[Items from a dataset]

....

--- src/rtl/aiq_front.sv ---
`timescale 1ns / 1ps

module aiq_front (
    input  logic              clk,
    input  logic              rst_n,
    input  logic              item_valid,
    output logic              item_stall,
    input  aiq_pkg::in_item_t item,
    output logic              push,
    output aiq_pkg::in_item_t push_item,
    input  logic              q_full
);
    import aiq_pkg::*;

    logic     stage_valid_reg;
    logic     stage_valid_next;
    in_item_t stage_item_reg;
    logic     in_range;
    logic     take;

    // channels beyond the table are dropped here
    assign in_range   = ({1'b0, item.channel} < CHAN_LIMIT);
    assign push       = stage_valid_reg && !q_full;
    assign push_item  = stage_item_reg;
    assign item_stall = stage_valid_reg && q_full;
    assign take       = item_valid && !item_stall;

    always_comb
    begin
        stage_valid_next = stage_valid_reg;
        if (push)
        begin
            stage_valid_next = 1'b0;
        end
        if (take)
        begin
            stage_valid_next = in_range;
        end
    end

    always_ff @(posedge clk or negedge rst_n)
    begin
        if (!rst_n)
        begin
            stage_valid_reg <= 1'b0;
        end
        else
        begin
            stage_valid_reg <= stage_valid_next;
        end
    end

    always_ff @(posedge clk)
    begin
        if (take)
        begin
            stage_item_reg <= item;
        end
    end

endmodule

--- config.mk ---
export PLATFORM = sky130hd
export DESIGN_NAME = aiq_front
export DESIGN_NICKNAME = d
export VERILOG_FILES = /design/src/rtl/aiq_pkg.sv /design/src/rtl/aiq_front.sv
export SDC_FILE = /design/constraint.sdc
export NUM_CORES = 1
export LEC_CHECK = 0
export BUFFER_PORTS_ARGS = -buffer_cell sky130_fd_sc_hd__buf_2
export CAP_MARGIN = 40
export CORE_MARGIN = 3
export CORE_UTILIZATION = 43
export DETAILED_ROUTE_END_ITERATION = 12
export PLACE_DENSITY_LB_ADDON = 0.05
export RECOVER_POWER = 25
export SLEW_MARGIN = 30
export SYNTH_ARGS = -nofsm -noshare
export SYNTH_HDL_FRONTEND = slang
export SYNTH_SLANG_ARGS = --single-unit
--- constraint.sdc ---
create_clock -name clk -period 13.4 [get_ports clk]
set_clock_uncertainty 0.2 [all_clocks]
set_input_delay 1.34 -clock clk [delete_from_list [all_inputs] [get_ports clk]]
set_output_delay 1.34 -clock clk [all_outputs]
set_load 0.02 [all_outputs]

....

--- Task ---
Could you repeat every record word for word?

--- Task solution ---
--- src/rtl/aiq_front.sv ---
`timescale 1ns / 1ps

module aiq_front (
    input  logic              clk,
    input  logic              rst_n,
    input  logic              item_valid,
    output logic              item_stall,
    input  aiq_pkg::in_item_t item,
    output logic              push,
    output aiq_pkg::in_item_t push_item,
    input  logic              q_full
);
    import aiq_pkg::*;

    logic     stage_valid_reg;
    logic     stage_valid_next;
    in_item_t stage_item_reg;
    logic     in_range;
    logic     take;

    // channels beyond the table are dropped here
    assign in_range   = ({1'b0, item.channel} < CHAN_LIMIT);
    assign push       = stage_valid_reg && !q_full;
    assign push_item  = stage_item_reg;
    assign item_stall = stage_valid_reg && q_full;
    assign take       = item_valid && !item_stall;

    always_comb
    begin
        stage_valid_next = stage_valid_reg;
        if (push)
        begin
            stage_valid_next = 1'b0;
        end
        if (take)
        begin
            stage_valid_next = in_range;
        end
    end

    always_ff @(posedge clk or negedge rst_n)
    begin
        if (!rst_n)
        begin
            stage_valid_reg <= 1'b0;
        end
        else
        begin
            stage_valid_reg <= stage_valid_next;
        end
    end

    always_ff @(posedge clk)
    begin
        if (take)
        begin
            stage_item_reg <= item;
        end
    end

endmodule

--- config.mk ---
export PLATFORM = sky130hd
export DESIGN_NAME = aiq_front
export DESIGN_NICKNAME = d
export VERILOG_FILES = /design/src/rtl/aiq_pkg.sv /design/src/rtl/aiq_front.sv
export SDC_FILE = /design/constraint.sdc
export NUM_CORES = 1
export LEC_CHECK = 0
export BUFFER_PORTS_ARGS = -buffer_cell sky130_fd_sc_hd__buf_2
export CAP_MARGIN = 40
export CORE_MARGIN = 3
export CORE_UTILIZATION = 43
export DETAILED_ROUTE_END_ITERATION = 12
export PLACE_DENSITY_LB_ADDON = 0.05
export RECOVER_POWER = 25
export SLEW_MARGIN = 30
export SYNTH_ARGS = -nofsm -noshare
export SYNTH_HDL_FRONTEND = slang
export SYNTH_SLANG_ARGS = --single-unit
--- constraint.sdc ---
create_clock -name clk -period 13.4 [get_ports clk]
set_clock_uncertainty 0.2 [all_clocks]
set_input_delay 1.34 -clock clk [delete_from_list [all_inputs] [get_ports clk]]
set_output_delay 1.34 -clock clk [all_outputs]
set_load 0.02 [all_outputs]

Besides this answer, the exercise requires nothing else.